Depressant effect of ambroxol on stimulated functional responses and cell death in rat alveolar macrophages exposed to silica in vitro.

The present study examined the effect of ambroxol on free radical production, granule enzyme release, and cell death in silica-activated rat alveolar macrophages. The action of ambroxol was assayed by measuring changes in the activities of protein kinase C (PKC) and tyrosine kinase (PTK) and in the intracellular calcium level. Ambroxol attenuated the production of superoxide, hydrogen peroxide, and nitric oxide and the release of acid phosphatase and lysozyme in macrophages activated by silica.
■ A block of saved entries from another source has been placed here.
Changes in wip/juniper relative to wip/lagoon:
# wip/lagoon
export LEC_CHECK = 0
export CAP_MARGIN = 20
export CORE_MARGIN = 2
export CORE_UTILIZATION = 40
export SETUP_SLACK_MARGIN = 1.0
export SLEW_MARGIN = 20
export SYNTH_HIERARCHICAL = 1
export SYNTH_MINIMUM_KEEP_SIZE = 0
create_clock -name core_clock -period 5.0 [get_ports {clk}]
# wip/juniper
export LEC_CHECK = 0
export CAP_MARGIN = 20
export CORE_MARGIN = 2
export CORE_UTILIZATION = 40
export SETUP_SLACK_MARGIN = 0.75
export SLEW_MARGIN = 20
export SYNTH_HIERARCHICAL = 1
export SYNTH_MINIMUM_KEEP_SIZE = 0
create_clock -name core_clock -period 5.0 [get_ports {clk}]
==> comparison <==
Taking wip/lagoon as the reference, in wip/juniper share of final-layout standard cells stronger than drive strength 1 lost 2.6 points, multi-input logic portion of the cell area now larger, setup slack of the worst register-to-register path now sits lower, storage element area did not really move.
This is an optimization exercise on Yosys and OpenROAD, whose aim is small area and a short achievable clock period, not a production implementation. The RTL was checked by simulation tests, not by an equivalence proof against the original design.

Setup of P:
==> flow/design.v (excerpt) <==
module lab2_pipe (
    input clk,
    input rst,
    input start,
    input [31:0] x,
    output reg rdy,
    output [31:0] y
);
export LEC_CHECK = 0
export CAP_MARGIN = 20
export CORE_MARGIN = 2
export CORE_UTILIZATION = 70
export CTS_CLUSTER_DIAMETER = 80
export CTS_CLUSTER_SIZE = 22
export PLACE_DENSITY = 0.8
export SLEW_MARGIN = 75
export SYNTH_HIERARCHICAL = 1
create_clock -name core_clock -period 15.0 [get_ports {clk}]
standard.sh (not shown) runs the stock make flow with config.mk's settings and CLKGATE_MAP_FILE= SYNTH_SCRIPT=/design/flow/synth_recipe.tcl, a recipe that flattens the netlist after the stock synthesis.
==> flow/flow/run.sh <==
#!/bin/bash
set -euo pipefail
export BUFFER_PORTS_ARGS="-buffer_cell sky130_fd_sc_hd__buf_2"
bash standard.sh > standard_flow.log 2>&1
Setup changes, P to Q
Settings: swapping 70 for 55 in CORE_UTILIZATION; swapping 0.8 for 0.7 in PLACE_DENSITY.
Results
The non-clock buffer count number comes out lower for Q vs P.
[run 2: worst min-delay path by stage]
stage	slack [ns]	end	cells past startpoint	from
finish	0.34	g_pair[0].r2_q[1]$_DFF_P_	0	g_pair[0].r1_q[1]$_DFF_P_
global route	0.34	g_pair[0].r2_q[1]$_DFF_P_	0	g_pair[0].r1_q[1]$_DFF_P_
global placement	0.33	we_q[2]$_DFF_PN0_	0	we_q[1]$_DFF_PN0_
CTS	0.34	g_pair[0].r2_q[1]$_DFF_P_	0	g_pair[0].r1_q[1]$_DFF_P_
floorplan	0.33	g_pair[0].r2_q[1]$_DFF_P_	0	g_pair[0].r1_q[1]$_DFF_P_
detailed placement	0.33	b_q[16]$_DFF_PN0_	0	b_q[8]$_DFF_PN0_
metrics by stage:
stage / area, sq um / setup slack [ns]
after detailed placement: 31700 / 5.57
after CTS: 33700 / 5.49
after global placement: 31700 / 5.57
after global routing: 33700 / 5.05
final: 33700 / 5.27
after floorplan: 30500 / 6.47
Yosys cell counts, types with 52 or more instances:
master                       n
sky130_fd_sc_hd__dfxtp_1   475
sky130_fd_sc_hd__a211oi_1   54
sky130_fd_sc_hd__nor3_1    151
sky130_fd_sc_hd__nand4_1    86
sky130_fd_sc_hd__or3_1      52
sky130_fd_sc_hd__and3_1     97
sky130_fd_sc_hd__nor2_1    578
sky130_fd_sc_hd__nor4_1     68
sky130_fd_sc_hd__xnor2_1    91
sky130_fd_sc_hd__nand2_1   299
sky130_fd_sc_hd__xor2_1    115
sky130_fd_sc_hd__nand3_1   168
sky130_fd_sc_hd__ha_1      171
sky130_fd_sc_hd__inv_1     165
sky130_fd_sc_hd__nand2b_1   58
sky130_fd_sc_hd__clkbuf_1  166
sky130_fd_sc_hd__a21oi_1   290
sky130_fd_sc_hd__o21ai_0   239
Staurosporine, genistein, EGTA, and trifluoperazine inhibited the silica-induced free radical production and granule enzyme release. Silica induced the increase in PKC and PTK activities and the elevation of intracellular calcium level in macrophages, which was decreased by ambroxol. Silica induced a cell death and increased the caspase-3 activity in macrophages in a concentration-dependent manner. Ambroxol decreased the silica-induced cell viability loss in macrophages. The results show that ambroxol decreases the stimulated responses and cell death in rat alveolar macrophages exposed to silica, which may be accomplished by inhibition of activation processes, protein kinases, and calcium transport. The inhibitory effect of ambroxol on silica-induced cell death appears to provide the protective effect on pulmonary tissues against the toxic action of silica.[1]